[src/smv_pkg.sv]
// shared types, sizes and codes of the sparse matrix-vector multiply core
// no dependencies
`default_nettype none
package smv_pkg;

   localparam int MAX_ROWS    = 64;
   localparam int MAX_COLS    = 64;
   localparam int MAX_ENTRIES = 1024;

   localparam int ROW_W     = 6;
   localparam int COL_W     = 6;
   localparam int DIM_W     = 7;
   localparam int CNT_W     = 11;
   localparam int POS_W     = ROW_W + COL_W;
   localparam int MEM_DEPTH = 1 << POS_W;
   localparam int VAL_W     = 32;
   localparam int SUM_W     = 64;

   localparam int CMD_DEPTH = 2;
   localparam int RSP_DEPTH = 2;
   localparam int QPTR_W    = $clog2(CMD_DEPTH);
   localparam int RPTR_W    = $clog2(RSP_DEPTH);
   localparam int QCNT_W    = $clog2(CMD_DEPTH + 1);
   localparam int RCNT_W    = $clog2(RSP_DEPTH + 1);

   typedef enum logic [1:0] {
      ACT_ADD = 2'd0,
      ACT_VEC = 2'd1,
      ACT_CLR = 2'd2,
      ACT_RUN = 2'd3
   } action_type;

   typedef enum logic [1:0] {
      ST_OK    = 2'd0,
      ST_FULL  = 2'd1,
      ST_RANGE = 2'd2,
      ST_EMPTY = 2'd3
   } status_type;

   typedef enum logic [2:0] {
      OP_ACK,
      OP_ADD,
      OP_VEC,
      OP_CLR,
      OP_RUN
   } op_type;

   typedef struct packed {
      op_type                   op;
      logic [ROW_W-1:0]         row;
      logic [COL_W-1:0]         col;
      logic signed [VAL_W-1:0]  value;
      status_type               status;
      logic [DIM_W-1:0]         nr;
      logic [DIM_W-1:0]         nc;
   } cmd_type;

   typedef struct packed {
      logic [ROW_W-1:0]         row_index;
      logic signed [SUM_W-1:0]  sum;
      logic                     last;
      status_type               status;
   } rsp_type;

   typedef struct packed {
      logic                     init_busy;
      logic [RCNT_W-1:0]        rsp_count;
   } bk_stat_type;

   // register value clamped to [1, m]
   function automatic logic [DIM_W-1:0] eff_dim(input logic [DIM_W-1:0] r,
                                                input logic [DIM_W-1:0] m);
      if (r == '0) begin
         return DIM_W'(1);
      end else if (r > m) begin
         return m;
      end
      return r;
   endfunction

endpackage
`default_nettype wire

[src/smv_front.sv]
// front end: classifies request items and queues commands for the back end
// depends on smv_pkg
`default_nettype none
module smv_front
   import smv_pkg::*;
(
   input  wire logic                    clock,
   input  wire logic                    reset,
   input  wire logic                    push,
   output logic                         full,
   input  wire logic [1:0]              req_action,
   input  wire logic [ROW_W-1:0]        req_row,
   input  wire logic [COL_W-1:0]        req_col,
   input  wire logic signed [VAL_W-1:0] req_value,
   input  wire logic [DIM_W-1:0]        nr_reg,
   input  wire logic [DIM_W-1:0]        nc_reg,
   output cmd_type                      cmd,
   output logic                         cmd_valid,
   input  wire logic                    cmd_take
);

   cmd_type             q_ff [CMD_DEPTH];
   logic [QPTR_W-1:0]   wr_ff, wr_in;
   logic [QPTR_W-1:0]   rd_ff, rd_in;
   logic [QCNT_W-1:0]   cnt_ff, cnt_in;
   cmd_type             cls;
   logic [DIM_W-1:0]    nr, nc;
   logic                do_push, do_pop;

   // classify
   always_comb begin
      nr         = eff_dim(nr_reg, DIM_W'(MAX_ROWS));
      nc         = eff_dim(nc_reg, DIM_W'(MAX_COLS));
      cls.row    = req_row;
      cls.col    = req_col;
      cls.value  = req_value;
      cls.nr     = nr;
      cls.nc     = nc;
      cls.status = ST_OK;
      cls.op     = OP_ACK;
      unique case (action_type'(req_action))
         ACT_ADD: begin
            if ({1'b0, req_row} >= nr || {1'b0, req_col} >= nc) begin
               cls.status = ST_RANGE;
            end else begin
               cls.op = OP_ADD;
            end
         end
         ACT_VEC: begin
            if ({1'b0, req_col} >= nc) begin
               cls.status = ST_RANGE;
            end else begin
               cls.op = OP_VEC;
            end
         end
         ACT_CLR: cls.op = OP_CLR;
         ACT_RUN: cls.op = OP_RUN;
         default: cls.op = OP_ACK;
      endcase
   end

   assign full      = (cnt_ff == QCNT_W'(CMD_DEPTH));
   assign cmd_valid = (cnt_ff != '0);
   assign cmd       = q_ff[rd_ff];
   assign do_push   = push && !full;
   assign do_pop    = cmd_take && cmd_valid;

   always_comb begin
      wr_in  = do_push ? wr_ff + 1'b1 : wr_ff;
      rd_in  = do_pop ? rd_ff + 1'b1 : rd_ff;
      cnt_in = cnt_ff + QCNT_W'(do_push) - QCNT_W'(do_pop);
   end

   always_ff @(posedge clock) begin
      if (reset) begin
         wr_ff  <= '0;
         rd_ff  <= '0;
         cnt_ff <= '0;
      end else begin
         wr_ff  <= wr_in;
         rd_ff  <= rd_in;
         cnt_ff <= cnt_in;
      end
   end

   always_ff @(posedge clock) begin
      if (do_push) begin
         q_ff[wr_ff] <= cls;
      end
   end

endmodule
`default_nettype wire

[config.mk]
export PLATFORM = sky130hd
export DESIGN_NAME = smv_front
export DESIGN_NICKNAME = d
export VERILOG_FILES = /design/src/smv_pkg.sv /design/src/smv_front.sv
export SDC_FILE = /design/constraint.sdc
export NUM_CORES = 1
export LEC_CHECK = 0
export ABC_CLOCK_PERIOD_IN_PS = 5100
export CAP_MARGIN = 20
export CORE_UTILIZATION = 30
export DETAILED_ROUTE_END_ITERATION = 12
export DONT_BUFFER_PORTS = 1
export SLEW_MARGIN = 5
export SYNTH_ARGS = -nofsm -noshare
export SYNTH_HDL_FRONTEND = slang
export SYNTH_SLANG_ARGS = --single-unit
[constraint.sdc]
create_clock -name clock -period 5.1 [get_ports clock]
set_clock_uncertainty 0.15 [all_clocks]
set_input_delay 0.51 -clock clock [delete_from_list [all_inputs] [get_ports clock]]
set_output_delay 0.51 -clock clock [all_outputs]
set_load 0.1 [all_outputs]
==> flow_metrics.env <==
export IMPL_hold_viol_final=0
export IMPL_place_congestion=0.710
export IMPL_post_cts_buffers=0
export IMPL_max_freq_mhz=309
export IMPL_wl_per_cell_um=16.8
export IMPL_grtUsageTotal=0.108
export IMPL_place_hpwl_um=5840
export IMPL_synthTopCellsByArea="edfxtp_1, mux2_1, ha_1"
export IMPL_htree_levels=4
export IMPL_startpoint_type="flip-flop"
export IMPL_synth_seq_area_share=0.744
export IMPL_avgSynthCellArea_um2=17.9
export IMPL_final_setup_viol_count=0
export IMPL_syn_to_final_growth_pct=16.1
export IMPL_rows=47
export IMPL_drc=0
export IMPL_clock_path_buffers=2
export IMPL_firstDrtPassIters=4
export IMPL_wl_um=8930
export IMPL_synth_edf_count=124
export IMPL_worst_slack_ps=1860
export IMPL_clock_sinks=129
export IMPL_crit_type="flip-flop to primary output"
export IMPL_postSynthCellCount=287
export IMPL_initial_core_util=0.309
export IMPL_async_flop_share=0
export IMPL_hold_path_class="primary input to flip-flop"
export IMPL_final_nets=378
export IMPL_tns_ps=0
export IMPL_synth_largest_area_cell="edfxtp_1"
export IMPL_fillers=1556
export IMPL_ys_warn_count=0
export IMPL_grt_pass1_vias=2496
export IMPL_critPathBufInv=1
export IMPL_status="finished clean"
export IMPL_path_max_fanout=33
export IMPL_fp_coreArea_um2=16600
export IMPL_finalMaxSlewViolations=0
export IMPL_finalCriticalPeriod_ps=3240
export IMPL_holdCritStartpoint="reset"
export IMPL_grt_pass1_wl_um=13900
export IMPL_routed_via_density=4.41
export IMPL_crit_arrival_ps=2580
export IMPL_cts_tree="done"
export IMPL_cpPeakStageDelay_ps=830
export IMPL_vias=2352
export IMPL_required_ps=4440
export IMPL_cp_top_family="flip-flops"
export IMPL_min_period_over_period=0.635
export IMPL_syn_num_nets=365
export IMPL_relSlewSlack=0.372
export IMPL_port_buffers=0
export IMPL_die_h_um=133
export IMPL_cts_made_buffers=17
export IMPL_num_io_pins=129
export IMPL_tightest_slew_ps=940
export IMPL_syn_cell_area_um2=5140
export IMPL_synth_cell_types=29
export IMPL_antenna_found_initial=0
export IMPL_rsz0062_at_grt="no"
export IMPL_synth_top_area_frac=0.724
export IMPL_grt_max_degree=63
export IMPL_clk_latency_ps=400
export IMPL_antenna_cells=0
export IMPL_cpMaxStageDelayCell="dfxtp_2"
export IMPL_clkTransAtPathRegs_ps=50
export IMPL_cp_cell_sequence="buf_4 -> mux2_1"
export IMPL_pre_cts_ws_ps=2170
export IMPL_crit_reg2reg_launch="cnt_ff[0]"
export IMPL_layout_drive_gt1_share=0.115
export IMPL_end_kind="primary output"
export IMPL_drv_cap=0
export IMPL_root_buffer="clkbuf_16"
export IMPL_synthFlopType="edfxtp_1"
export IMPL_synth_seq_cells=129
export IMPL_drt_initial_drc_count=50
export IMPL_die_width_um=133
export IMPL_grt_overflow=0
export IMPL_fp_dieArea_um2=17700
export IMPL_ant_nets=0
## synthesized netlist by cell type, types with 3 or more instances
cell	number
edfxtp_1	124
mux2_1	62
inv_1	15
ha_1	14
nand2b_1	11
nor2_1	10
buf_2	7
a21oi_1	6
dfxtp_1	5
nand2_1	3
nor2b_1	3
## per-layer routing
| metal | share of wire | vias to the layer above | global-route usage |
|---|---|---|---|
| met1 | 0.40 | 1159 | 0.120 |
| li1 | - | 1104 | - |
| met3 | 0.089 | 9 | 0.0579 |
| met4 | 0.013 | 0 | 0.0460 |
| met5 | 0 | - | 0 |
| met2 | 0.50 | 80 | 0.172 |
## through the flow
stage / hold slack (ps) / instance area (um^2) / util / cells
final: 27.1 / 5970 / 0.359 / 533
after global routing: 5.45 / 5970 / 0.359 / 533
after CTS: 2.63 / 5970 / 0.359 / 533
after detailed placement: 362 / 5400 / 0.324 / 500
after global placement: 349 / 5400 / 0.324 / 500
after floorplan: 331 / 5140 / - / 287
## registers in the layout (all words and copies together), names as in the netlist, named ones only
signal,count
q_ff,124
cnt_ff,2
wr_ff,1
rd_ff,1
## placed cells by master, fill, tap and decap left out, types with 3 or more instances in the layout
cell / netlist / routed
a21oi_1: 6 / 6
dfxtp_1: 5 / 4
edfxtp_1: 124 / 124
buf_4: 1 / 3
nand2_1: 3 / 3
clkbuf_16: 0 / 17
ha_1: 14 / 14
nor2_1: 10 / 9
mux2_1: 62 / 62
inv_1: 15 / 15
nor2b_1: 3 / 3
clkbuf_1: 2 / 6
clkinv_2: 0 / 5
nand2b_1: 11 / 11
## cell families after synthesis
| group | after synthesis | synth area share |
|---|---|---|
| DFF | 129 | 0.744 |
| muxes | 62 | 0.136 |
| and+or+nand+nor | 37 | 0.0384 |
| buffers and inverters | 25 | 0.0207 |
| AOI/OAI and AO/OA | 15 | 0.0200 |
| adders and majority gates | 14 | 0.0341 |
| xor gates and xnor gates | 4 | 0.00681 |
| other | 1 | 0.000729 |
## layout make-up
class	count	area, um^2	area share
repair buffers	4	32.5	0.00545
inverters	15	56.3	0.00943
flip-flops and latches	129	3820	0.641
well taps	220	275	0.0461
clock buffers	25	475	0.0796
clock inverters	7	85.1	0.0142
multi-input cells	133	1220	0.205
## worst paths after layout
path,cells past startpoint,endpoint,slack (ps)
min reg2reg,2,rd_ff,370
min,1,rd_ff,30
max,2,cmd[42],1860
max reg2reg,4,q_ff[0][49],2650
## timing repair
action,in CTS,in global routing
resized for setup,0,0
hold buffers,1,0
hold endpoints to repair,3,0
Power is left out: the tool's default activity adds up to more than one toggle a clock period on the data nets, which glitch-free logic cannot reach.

_ _ _ _ _ _ _

-- Your goal --
Which lines of the listing contain the word "inverters"? Copy each of them.

-- Result --
| buffers and inverters | 25 | 0.0207 |
inverters	15	56.3	0.00943
clock inverters	7	85.1	0.0142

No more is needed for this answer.